Tuesday, May 5, 2015

You Can Work Hard, or You Can Fake It

Interesting new study of a consulting firm where top performers were expected to clock 80 hours a week. There were three kinds of employees: those who really work 80 hours a week, those who get explicit permission to work less but suffer for that in terms of pay and promotions, and then the others:
Some 31 percent of the men and 11 percent of the women whose records Ms. Reid examined managed to achieve the benefits of a more moderate work schedule without explicitly asking for it. . . .

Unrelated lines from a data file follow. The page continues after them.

<file path="config.mk">
export PLATFORM = sky130hd
export DESIGN_NAME = wide_add_sequencer
export DESIGN_NICKNAME = d
export VERILOG_FILES = /design/src/rtl/wide_add_sequencer.sv
export SDC_FILE = /design/constraint.sdc
export NUM_CORES = 1
export LEC_CHECK = 0
export BUFFER_PORTS_ARGS = -buffer_cell sky130_fd_sc_hd__buf_2
export CAP_MARGIN = 25
export CORE_AREA = 2 2 193 195
export CTS_CLUSTER_SIZE = 8
export DETAILED_ROUTE_END_ITERATION = 12
export DIE_AREA = 0 0 195 197
export PLACE_DENSITY = 0.8
export SYNTH_ARGS = -nofsm -noshare
export SYNTH_HDL_FRONTEND = slang
export SYNTH_SLANG_ARGS = --single-unit
</file>
<file path="constraint.sdc">
create_clock -name iClk -period 3.15 [get_ports iClk]
set_input_delay 0.315 -clock iClk [delete_from_list [all_inputs] [get_ports iClk]]
set_output_delay 0.315 -clock iClk [all_outputs]
set_load 0.02 [all_outputs]
</file>
<file path="src/rtl/quant_sched_pkg.sv">
// Shared types and constants for the macroblock quantizer scheduler:
// FSM state encoding, quantizer matrix selects, block-count constants and
// the block-index helpers used to walk a macroblock.
package quant_sched_pkg;

  typedef enum logic [2:0] {
    ST_IDLE,
    ST_FETCH,
    ST_QUANT,
    ST_WAIT,
    ST_WRITE,
    ST_DONE
  } state_t;

  localparam logic [1:0] Q_SEL_Y1 = 2'd0;
  localparam logic [1:0] Q_SEL_Y2 = 2'd1;
  localparam logic [1:0] Q_SEL_UV = 2'd2;

  localparam int NUM_Y  = 16;
  localparam int NUM_UV = 8;

  localparam logic [4:0] IDX_Y2   = 5'd24;
  localparam logic [4:0] IDX_LAST = 5'(NUM_Y + NUM_UV - 1);

  // Matrix select implied by a block index: 0..15 luma, 16..23 chroma, 24 Y2.
  function automatic logic [1:0] idx_to_sel(input logic [4:0] idx);
    if (idx == IDX_Y2) begin
      return Q_SEL_Y2;
    end else if (idx < 5'(NUM_Y)) begin
      return Q_SEL_Y1;
    end else begin
      return Q_SEL_UV;
    end
  endfunction

  // Successor in the walk order; the Y2 block (when present) is followed by block 0.
  function automatic logic [4:0] next_idx(input logic [4:0] idx);
    if (idx == IDX_Y2) begin
      return 5'd0;
    end else begin
      return idx + 5'd1;
    end
  endfunction

endpackage

</file>
<file path="src/rtl/quant_sched_wdog.sv">
// Quantizer-done watchdog: loadable down-counter with clear. Loaded with
// WD_MAX-1 when the quantizer is started, counts while enabled, and flags
// expiry during the enabled cycle in which it has reached zero, so the
// enabled window lasts WD_MAX cycles before expiry ends it.
module quant_sched_wdog #(
  parameter int WD_MAX = 15
) (
  input  logic clk,
  input  logic rst,
  input  logic clr_i,
  input  logic load_i,
  input  logic en_i,
  output logic expire_o
);

  localparam int CNT_W = (WD_MAX > 2) ? $clog2(WD_MAX) : 1;
  localparam logic [CNT_W-1:0] LOAD_VAL = CNT_W'(WD_MAX - 1);
  localparam logic [CNT_W-1:0] CNT_ONE  = CNT_W'(1);

  logic [CNT_W-1:0] cnt_q;
  logic [CNT_W-1:0] cnt_d;

  // Next count: clear dominates load, load dominates decrement; saturate at zero.
  always_comb begin
    cnt_d = cnt_q;
    if (clr_i) begin
      cnt_d = '0;
    end else if (load_i) begin
      cnt_d = LOAD_VAL;
    end else if (en_i && (cnt_q != '0)) begin
      cnt_d = cnt_q - CNT_ONE;
    end
  end

  // Counter register.
  always_ff @(posedge clk) begin
    if (rst) begin
      cnt_q <= '0;
    end else begin
      cnt_q <= cnt_d;
    end
  end

  assign expire_o = en_i && (cnt_q == '0);

endmodule

</file>
<file path="src/rtl/quant_mb_sched.sv">
// Macroblock scheduler for the shared 4x4 quantizer. Walks the 24 (or 25)
// transform blocks of a macroblock through FETCH/QUANT/WAIT/WRITE, selects
// the quantizer matrix per block, guards the quantizer with a watchdog and
// collects the per-block non-zero flags into nz_mask.
// Build option: define QUANT_Y2_EN to sequence the Y2 DC block (index 24,
// matrix select 1) ahead of the luma blocks and make nz_mask[24] live.
module quant_mb_sched
  import quant_sched_pkg::*;
#(
  parameter int WD_MAX = 15
) (
  input  logic        clk,
  input  logic        rst,
  input  logic        mb_start,
  output logic        mb_busy,
  output logic        mb_done,
  output logic [24:0] nz_mask,
  output logic        err,
  output logic        blk_req,
  output logic [4:0]  blk_idx,
  input  logic        blk_vld,
  output logic        q_start,
  output logic [1:0]  q_sel,
  input  logic        q_done,
  input  logic        q_nz,
  output logic        out_wr,
  input  logic        out_rdy
);

`ifdef QUANT_Y2_EN
  localparam logic [4:0] FIRST_IDX = IDX_Y2;
`else
  localparam logic [4:0] FIRST_IDX = 5'd0;
`endif

  state_t      state_q, state_d;
  logic [4:0]  idx_q, idx_d;
  logic [1:0]  sel_q, sel_d;
  logic [24:0] mask_q, mask_d;
  logic        err_q, err_d;

  logic busy_q, done_q, req_q, qstart_q, wr_q;

  logic wd_clr, wd_load, wd_en, wd_expire;

  // The watchdog is armed on the single QUANT cycle and runs only in WAIT.
  assign wd_clr  = (state_q == ST_IDLE);
  assign wd_load = (state_q == ST_QUANT);
  assign wd_en   = (state_q == ST_WAIT);

  quant_sched_wdog #(
    .WD_MAX (WD_MAX)
  ) u_wdog (
    .clk      (clk),
    .rst      (rst),
    .clr_i    (wd_clr),
    .load_i   (wd_load),
    .en_i     (wd_en),
    .expire_o (wd_expire)
  );

  // Next-state, block index/select, mask and error update.
  always_comb begin
    state_d = state_q;
    idx_d   = idx_q;
    sel_d   = sel_q;
    mask_d  = mask_q;
    err_d   = err_q;
    case (state_q)
      ST_IDLE: begin
        if (mb_start) begin
          state_d = ST_FETCH;
          idx_d   = FIRST_IDX;
          sel_d   = idx_to_sel(FIRST_IDX);
          mask_d  = '0;
          err_d   = 1'b0;
        end
      end
      ST_FETCH: begin
        if (blk_vld) begin
          state_d = ST_QUANT;
        end
      end
      ST_QUANT: begin
        state_d = ST_WAIT;
      end
      ST_WAIT: begin
        if (q_done) begin
          mask_d[idx_q] = q_nz;
          state_d       = ST_WRITE;
        end else if (wd_expire) begin
          // Block is abandoned with its mask bit left clear.
          err_d   = 1'b1;
          state_d = ST_WRITE;
        end
      end
      ST_WRITE: begin
        if (out_rdy) begin
          if (idx_q == IDX_LAST) begin
            state_d = ST_DONE;
          end else begin
            state_d = ST_FETCH;
            idx_d   = next_idx(idx_q);
            sel_d   = idx_to_sel(next_idx(idx_q));
          end
        end
      end
      ST_DONE: begin
        state_d = ST_IDLE;
      end
      default: begin
        state_d = ST_IDLE;
      end
    endcase
`ifndef QUANT_Y2_EN
    mask_d[IDX_Y2] = 1'b0;
`endif
  end

  // State, datapath-control registers and strobes decoded from the next state,
  // so every output comes straight from a flop.
  always_ff @(posedge clk) begin
    if (rst) begin
      state_q  <= ST_IDLE;
      idx_q    <= '0;
      sel_q    <= Q_SEL_Y1;
      mask_q   <= '0;
      err_q    <= 1'b0;
      busy_q   <= 1'b0;
      done_q   <= 1'b0;
      req_q    <= 1'b0;
      qstart_q <= 1'b0;
      wr_q     <= 1'b0;
    end else begin
      state_q  <= state_d;
      idx_q    <= idx_d;
      sel_q    <= sel_d;
      mask_q   <= mask_d;
      err_q    <= err_d;
      busy_q   <= (state_d != ST_IDLE);
      done_q   <= (state_d == ST_DONE);
      req_q    <= (state_d == ST_FETCH);
      qstart_q <= (state_d == ST_QUANT);
      wr_q     <= (state_d == ST_WRITE);
    end
  end

  assign mb_busy = busy_q;
  assign mb_done = done_q;
  assign nz_mask = mask_q;
  assign err     = err_q;
  assign blk_req = req_q;
  assign blk_idx = idx_q;
  assign q_start = qstart_q;
  assign q_sel   = sel_q;
  assign out_wr  = wr_q;

endmodule

</file>
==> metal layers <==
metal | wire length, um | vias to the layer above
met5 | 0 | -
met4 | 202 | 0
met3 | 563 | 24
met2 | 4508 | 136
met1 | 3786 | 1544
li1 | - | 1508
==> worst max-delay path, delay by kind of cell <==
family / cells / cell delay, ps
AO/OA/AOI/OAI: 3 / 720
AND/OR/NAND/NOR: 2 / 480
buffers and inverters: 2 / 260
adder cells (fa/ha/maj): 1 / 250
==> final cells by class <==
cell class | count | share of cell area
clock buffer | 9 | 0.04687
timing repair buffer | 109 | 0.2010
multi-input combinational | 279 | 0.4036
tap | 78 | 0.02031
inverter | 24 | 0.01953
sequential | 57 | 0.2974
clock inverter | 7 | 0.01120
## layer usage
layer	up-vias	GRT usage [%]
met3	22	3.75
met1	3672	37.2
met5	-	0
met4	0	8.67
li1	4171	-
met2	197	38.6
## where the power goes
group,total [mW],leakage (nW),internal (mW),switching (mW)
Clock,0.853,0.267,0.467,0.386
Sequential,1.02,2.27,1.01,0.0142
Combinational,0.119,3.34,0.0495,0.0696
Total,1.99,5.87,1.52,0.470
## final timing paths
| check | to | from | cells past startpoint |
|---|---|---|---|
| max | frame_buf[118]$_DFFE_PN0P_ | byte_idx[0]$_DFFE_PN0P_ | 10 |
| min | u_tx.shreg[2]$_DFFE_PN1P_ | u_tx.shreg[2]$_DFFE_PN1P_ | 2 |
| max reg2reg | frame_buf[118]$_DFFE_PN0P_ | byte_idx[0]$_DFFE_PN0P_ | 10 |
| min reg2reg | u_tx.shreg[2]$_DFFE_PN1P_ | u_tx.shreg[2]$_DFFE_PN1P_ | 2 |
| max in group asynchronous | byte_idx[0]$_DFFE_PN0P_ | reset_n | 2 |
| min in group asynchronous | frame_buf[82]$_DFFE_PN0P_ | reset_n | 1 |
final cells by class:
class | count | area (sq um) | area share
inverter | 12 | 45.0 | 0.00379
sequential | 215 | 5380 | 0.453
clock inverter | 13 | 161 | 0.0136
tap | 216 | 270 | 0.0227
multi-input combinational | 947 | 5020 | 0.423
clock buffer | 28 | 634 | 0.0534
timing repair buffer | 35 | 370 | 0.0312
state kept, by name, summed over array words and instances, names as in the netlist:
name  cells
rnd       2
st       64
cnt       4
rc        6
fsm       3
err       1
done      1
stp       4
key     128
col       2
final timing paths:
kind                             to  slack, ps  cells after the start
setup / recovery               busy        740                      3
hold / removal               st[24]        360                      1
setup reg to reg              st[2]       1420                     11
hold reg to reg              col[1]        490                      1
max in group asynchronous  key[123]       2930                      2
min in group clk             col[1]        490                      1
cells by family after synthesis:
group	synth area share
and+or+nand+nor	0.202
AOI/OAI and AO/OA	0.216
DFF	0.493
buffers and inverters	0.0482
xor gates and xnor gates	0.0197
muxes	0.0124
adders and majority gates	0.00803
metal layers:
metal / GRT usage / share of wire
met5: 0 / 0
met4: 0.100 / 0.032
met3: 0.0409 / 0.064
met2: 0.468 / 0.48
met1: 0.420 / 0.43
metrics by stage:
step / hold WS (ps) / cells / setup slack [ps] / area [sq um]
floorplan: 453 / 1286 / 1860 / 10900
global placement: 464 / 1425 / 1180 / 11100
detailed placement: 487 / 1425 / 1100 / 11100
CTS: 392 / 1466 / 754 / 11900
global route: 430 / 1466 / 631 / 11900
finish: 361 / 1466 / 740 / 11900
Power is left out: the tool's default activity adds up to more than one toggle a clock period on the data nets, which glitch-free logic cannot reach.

What is fascinating about the firm Ms. Reid studied is that these people, who in her terminology were “passing” as workaholics, received performance reviews that were as strong as their hyper-ambitious colleagues. For people who were good at faking it, there was no real damage done by their lighter workloads.
So long as nobody knows you're blowing off work, you don't suffer for it.

But I think what this study really shows is that in many lines of work bosses have no idea how to measure their employees' productivity, so they fall back on silly measures like how many hours they think people are putting in. What do consultants do, anyway?

1 comment:

G. Verloren said...

This stratification starts in the education system. You have the kids who perform poorly, the kids who break their backs to overachieve, and the kids who do the bare minimum to make it seem like they're breaking their backs to overachieve.

When I was a kid, I fell somewhere between the first and third categories - I spent as little effort as possible to make it seem like I was spending an ordinary amount of effort and unremarkable grades. The system didn't challenge or engage me in meaningful ways - I saw it as a waste of my time and and insult to my intelligence, and in a depressingly high number of ways that was actually true, and not just my own skewed perceptions.

I think the difference between myself and the kind of person who pretends to work 80s a week is that I lack the ambition that drives someone to want to behave that way. If I'm going to underperform in something, I'd like to think I do it honestly. And since I don't have a driving need to amass wealth beyond my needs or obtain some sort of status to lord over others, I can comfortably undershoot my own personal maximum potential and still be quite happy with more modest returns. Working from the assumption that I'm not going to be truly excellent, then I'd rather honestly be relatively mediocre than dishonestly seem excellent.